Task requirements: From the records, pick out and copy each line containing "localparam".

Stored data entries
## src/rtl/calc_pkg.sv

```systemverilog
// Shared definitions for the calculator divide unit: state encodings and default sizing.
package calc_pkg;

  localparam int DEF_WIDTH = 4;
  localparam int DEF_CW    = 3;

  typedef enum logic [1:0] {
    S_IDLE = 2'b00,
    S_ITER = 2'b01,
    S_DONE = 2'b10
  } state_e;

endpackage

```

## src/rtl/seq_divider_if.sv

```systemverilog
// Control-unit <-> divider bundle. The control unit is the master (drives go and the operands).
// Handshake: go is sampled only while busy=0; completion is a one-cycle done pulse with results already registered.
interface seq_divider_if #(
  parameter int WIDTH = calc_pkg::DEF_WIDTH
);

  logic             go;
  logic [WIDTH-1:0] dividend;
  logic [WIDTH-1:0] divisor;
  logic [WIDTH-1:0] quotient;
  logic [WIDTH-1:0] remainder;
  logic             done;
  logic             div_by_zero;
  logic             busy;
  logic [1:0]       CS;

  modport master (
    output go, dividend, divisor,
    input  quotient, remainder, done, div_by_zero, busy, CS
  );

  modport slave (
    input  go, dividend, divisor,
    output quotient, remainder, done, div_by_zero, busy, CS
  );

endinterface

```

## src/rtl/seq_divider_div_step.sv

```systemverilog
// One combinational restoring-division step on the packed {R,Q} working value.
module div_step #(
  parameter int WIDTH = 4
) (
  input  logic [2*WIDTH:0] rq_i,
  input  logic [WIDTH-1:0] d_i,
  output logic [2*WIDTH:0] rq_o
);

  logic [2*WIDTH:0] shifted;
  logic [WIDTH:0]   r_sh;
  logic [WIDTH:0]   r_sub;

  // R stays below D, so the bit shifted out of the top is always zero.
  always_comb begin
    shifted = rq_i << 1;
    r_sh    = shifted[2*WIDTH:WIDTH];
    r_sub   = r_sh - {1'b0, d_i};
    rq_o    = shifted;
    if (r_sh >= {1'b0, d_i}) begin
      rq_o[2*WIDTH:WIDTH] = r_sub;
      rq_o[0]             = 1'b1;
    end
  end

endmodule

```

## src/rtl/seq_divider.sv

```systemverilog
// Iterative unsigned restoring divider: one quotient bit per clock, results held until the next completion.
module seq_divider
  import calc_pkg::*;
#(
  parameter int WIDTH = DEF_WIDTH,
  parameter int CW    = DEF_CW
) (
  input  logic          clk,
  input  logic          rst,
  seq_divider_if.slave  bus
);

  state_e           state_q;
  logic [CW-1:0]    cnt_q;
  logic [WIDTH:0]   r_q;
  logic [WIDTH-1:0] q_q;
  logic [WIDTH-1:0] d_q;
  logic [WIDTH-1:0] quo_q;
  logic [WIDTH-1:0] rem_q;
  logic             done_q;
  logic             dbz_q;
  logic [2*WIDTH:0] rq_d;

  div_step #(.WIDTH(WIDTH)) u_step (
    .rq_i (({r_q, q_q})),
    .d_i  (d_q),
    .rq_o (rq_d)
  );

  always_ff @(posedge clk) begin
    if (!rst) begin
      state_q <= S_IDLE;
      cnt_q   <= '0;
      r_q     <= '0;
      q_q     <= '0;
      d_q     <= '0;
      quo_q   <= '0;
      rem_q   <= '0;
      done_q  <= 1'b0;
      dbz_q   <= 1'b0;
    end else begin
      done_q <= 1'b0;
      case (state_q)
        S_IDLE: begin
          if (bus.go) begin
            if (bus.divisor != '0) begin
              d_q     <= bus.divisor;
              q_q     <= bus.dividend;
              r_q     <= '0;
              cnt_q   <= CW'(WIDTH);
              dbz_q   <= 1'b0;
              state_q <= S_ITER;
            end else begin
              quo_q   <= '1;
              rem_q   <= bus.dividend;
              dbz_q   <= 1'b1;
              done_q  <= 1'b1;
              state_q <= S_DONE;
            end
          end
        end
        S_ITER: begin
          r_q   <= rq_d[2*WIDTH:WIDTH];
          q_q   <= rq_d[WIDTH-1:0];
          cnt_q <= cnt_q - CW'(1);
          // Outputs are loaded straight from the final step so no partial result is ever visible.
          if (cnt_q == CW'(1)) begin
            quo_q   <= rq_d[WIDTH-1:0];
            rem_q   <= rq_d[2*WIDTH-1:WIDTH];
            done_q  <= 1'b1;
            state_q <= S_DONE;
          end
        end
        S_DONE: begin
          state_q <= S_IDLE;
        end
        default: begin
          state_q <= S_IDLE;
        end
      endcase
    end
  end

  assign bus.quotient    = quo_q;
  assign bus.remainder   = rem_q;
  assign bus.done        = done_q;
  assign bus.div_by_zero = dbz_q;
  assign bus.busy        = (state_q != S_IDLE);
  assign bus.CS          = state_q;

endmodule

```

## src/flat_wrapper.sv

```systemverilog
// flat-port wrapper written by rule: the top's interface ports become plain ports
module seq_divider_flat import calc_pkg::*;
#(
  parameter int WIDTH = DEF_WIDTH,
  parameter int CW    = DEF_CW
)
  (clk, rst, bus_go, bus_dividend, bus_divisor, bus_quotient, bus_remainder, bus_done, bus_div_by_zero, bus_busy, bus_CS);
  seq_divider_if #(.WIDTH(WIDTH)) bus_i ();
  input  logic clk;
  input  logic rst;
  input wire logic [$bits(bus_i.go)-1:0] bus_go;
  input wire logic [$bits(bus_i.dividend)-1:0] bus_dividend;
  input wire logic [$bits(bus_i.divisor)-1:0] bus_divisor;
  output wire logic [$bits(bus_i.quotient)-1:0] bus_quotient;
  output wire logic [$bits(bus_i.remainder)-1:0] bus_remainder;
  output wire logic [$bits(bus_i.done)-1:0] bus_done;
  output wire logic [$bits(bus_i.div_by_zero)-1:0] bus_div_by_zero;
  output wire logic [$bits(bus_i.busy)-1:0] bus_busy;
  output wire logic [$bits(bus_i.CS)-1:0] bus_CS;
  assign bus_i.go = bus_go;
  assign bus_i.dividend = bus_dividend;
  assign bus_i.divisor = bus_divisor;
  assign bus_quotient = bus_i.quotient;
  assign bus_remainder = bus_i.remainder;
  assign bus_done = bus_i.done;
  assign bus_div_by_zero = bus_i.div_by_zero;
  assign bus_busy = bus_i.busy;
  assign bus_CS = bus_i.CS;
  seq_divider #(.WIDTH(WIDTH), .CW(CW)) u_core (.clk(clk), .rst(rst), .bus(bus_i));
endmodule
```

## config.mk

```make
export PLATFORM = sky130hd
export DESIGN_NAME = seq_divider_flat
export DESIGN_NICKNAME = d
export VERILOG_FILES = /design/src/rtl/calc_pkg.sv /design/src/rtl/seq_divider_if.sv /design/src/rtl/seq_divider_div_step.sv /design/src/rtl/seq_divider.sv /design/src/flat_wrapper.sv
export SDC_FILE = /design/constraint.sdc
export NUM_CORES = 1
export LEC_CHECK = 0
export ABC_AREA = 1
export CAP_MARGIN = 20
export CORE_AREA = 2 2 54 56
export DETAILED_ROUTE_END_ITERATION = 10
export DIE_AREA = 0 0 56 58
export PLACE_DENSITY = 0.9
export RECOVER_POWER = 50
export SYNTH_ARGS = -nofsm -noshare
export SYNTH_HDL_FRONTEND = slang
export SYNTH_SLANG_ARGS = --single-unit
```

## constraint.sdc

```tcl
create_clock -name clk -period 3.75 [get_ports clk]
set_clock_uncertainty 0.05 [all_clocks]
set_input_delay 0.75 -clock clk [delete_from_list [all_inputs] [get_ports clk]]
set_output_delay 0.75 -clock clk [all_outputs]
set_load 0.05 [all_outputs]
```

==> results.rst, run 1 <==
.. list-table::
   :header-rows: 1

   * - Metric
     - Value
   * - Number of ports placed on the die boundary
     - 24
   * - Final Cycle Share
     - 0.684
   * - Cell depth of the worst flop-to-flop path
     - 6
   * - Number of cells on the worst hold path
     - 2
   * - Maximum buffer depth of the clock tree
     - 2
   * - Max stage delay cell, worst path
     - sky130_fd_sc_hd__clkdlybuf4s50_1
   * - Via density per instance
     - 5.20
   * - Path class of the lowest-slack min-delay path
     - flip-flop to flip-flop
   * - Transition time of the tightest slew-check pin
     - 0.891 ns
   * - Post-synthesis average cell area
     - 7.44 um^2
   * - Met3 capacity usage during global routing
     - 0.0290
   * - Clock tree from TritonCTS
     - done
   * - Pre-CTS setup slack
     - 1.29 ns
   * - Seq/Total Area, Yosys
     - 0.374
   * - Initial DRC Count
     - 72
   * - Delay of the slowest critical-path stage
     - 0.80 ns
   * - Yosys warns
     - 0
   * - Setup violators final
     - 0
   * - Area of the die
     - 3250 um^2
   * - Unrepaired setup endpoints after global routing
     - no
   * - Top-area cell type share of the netlist area
     - 0.374
   * - Congestion Overflow GR
     - 0
   * - Critical path data arrival time
     - 1.77 ns
   * - DRC violations left
     - 0
   * - Basic-gate share of the synthesized area counting and, or, nand and nor cells
     - 0.315
   * - Standby leakage power
     - 0.000803 uW
   * - Number of buffers created by CTS
     - 3
   * - Start-to-end type of the worst setup path
     - flip-flop to primary output
   * - Adder-cell share of the synthesized area
     - 0.0659
   * - Initial core utilization
     - 0.542
   * - Maximum fanout along the worst path
     - 3
   * - CTS H-tree lvls
     - 1
   * - Horizontal die dimension
     - 56 um
   * - Crit path time final
     - 2.57 ns
   * - Clock Root Buffer
     - sky130_fd_sc_hd__clkbuf_4
   * - Hold violation count in the final report
     - 0
   * - Worst slew margin relative to its limit
     - 0.400
   * - Hold buffers post-CTS
     - 0
   * - GRT met1 Usage
     - 0.264
   * - Peak ir drop on the vdd network
     - 0.304 mV
   * - Status
     - complete, no violations
   * - Final Instance Count excl. Fillers
     - 249
   * - FFs w/ async S/R, synth
     - 0
   * - Total of buffers placed on input and output ports
     - 23
   * - Number of placement rows
     - 19
   * - Highest achievable clock rate
     - 390 MHz
   * - Count of cell types in the netlist
     - 27
   * - Post-synthesis compound-gate area fraction
     - 0.127
   * - Gpl congestion
     - 0.853
   * - Count of nets after finishing
     - 237
   * - Max-slew violation count
     - 0
   * - Tot GR Track Use
     - 0.201
   * - Fillcell total
     - 242
   * - Type of destination of the critical path
     - primary output
   * - Startpoint of the most critical register-to-register path
     - u_core.bus.CS[0]
   * - Share of layout cells above drive strength 1
     - 0.0917
   * - Diodes inserted
     - 0
   * - Startpoint of the lowest-slack hold path
     - u_core.d_q[2]
   * - Setup TNS
     - 0 ns
   * - Post-synthesis sequential element count
     - 27
   * - Total non-filler cell area in the finished layout
     - 1680 um^2
   * - Leading post-synthesis cells by cell area
     - sky130_fd_sc_hd__dfxtp_1 37%, sky130_fd_sc_hd__inv_1 8.3%, sky130_fd_sc_hd__nor2_1 7.3%
   * - Largest family of logic cells by synthesized area
     - simple AND/OR/NAND/NOR gates
   * - Post-Syn Nets
     - 212
   * - Cell type with the highest aggregate area in the netlist
     - sky130_fd_sc_hd__dfxtp_1
   * - Number of max-cap violations
     - 0
   * - Data required time at the worst endpoint
     - 2.95 ns
   * - Hold Worst Slack
     - 0.431 ns
   * - Sequential cell area
     - 541 um^2
   * - Core Box Area
     - 2660 um^2
   * - Worst Hold Endpoint
     - u_core.d_q[2]
   * - Pwr per Cell Area
     - 407 nW/um^2
   * - Clock-pin slew of the registers on the worst-case setup and hold paths
     - 0.14 ns
   * - Register-to-register path setup slack
     - 1.96 ns
   * - Share of synthesized area spent on multiplexers
     - 0
   * - Crit-path cells
     - inv_2, nand2_1, clkdlybuf4s50_1
   * - Post-Synthesis Cell Area
     - 1440 um^2
   * - Clock latency on the worst-skew pair
     - 0.33 ns
   * - Capture instance of the worst register-to-register path
     - u_core.bus.quotient[2]
   * - Sum of routed wire length over all layers
     - 3080 um
   * - Initial antenna violation count
     - 0
   * - Top Usage Layer GRT
     - met2
   * - Height of the die
     - 58 um
   * - Number of post-CTS setup repair buffers
     - 0
   * - Area growth syn-to-layout
     - 16.2%
   * - Sinks on Clock Net
     - 27
   * - Combined area of the multi-input logic cells
     - 702 um^2
   * - Number of enable-type register cells in the synthesized netlist
     - 0
   * - Average wire per standard cell
     - 12.4 um
   * - Post-Synthesis Cells
     - 194
   * - Global-route wire length before repair
     - 5160 um
   * - Met2 usage in global routing
     - 0.356
   * - Most frequently used flop master after synthesis
     - sky130_fd_sc_hd__dfxtp_1
   * - Number of vias after detailed routing
     - 1296
   * - Vias in the first global route
     - 1168
   * - Post-cts sizing count
     - 0
   * - DRT antenna net count
     - 0
   * - Startpoint kind of the worst setup timing path
     - flip-flop
   * - XOR/XNOR share of the synthesized area
     - 0.00607
   * - Area after detailed placement
     - 1690 um^2
   * - # placed instances
     - 245
   * - Worst setup slack after layout
     - 1.18 ns
   * - Initial DRT Pass Iterations
     - 4
   * - DP Wirelength
     - 2310 um
   * - Maximum number of pins on one net before global-route repair
     - 19
-- layer usage --
metal | vias to the layer above | wire length, um
met5 | - | 0
met4 | 0 | 46
met3 | 4 | 160
met2 | 42 | 1510
met1 | 579 | 1370
li1 | 671 | -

Response area:
  localparam int DEF_WIDTH = 4;
  localparam int DEF_CW    = 3;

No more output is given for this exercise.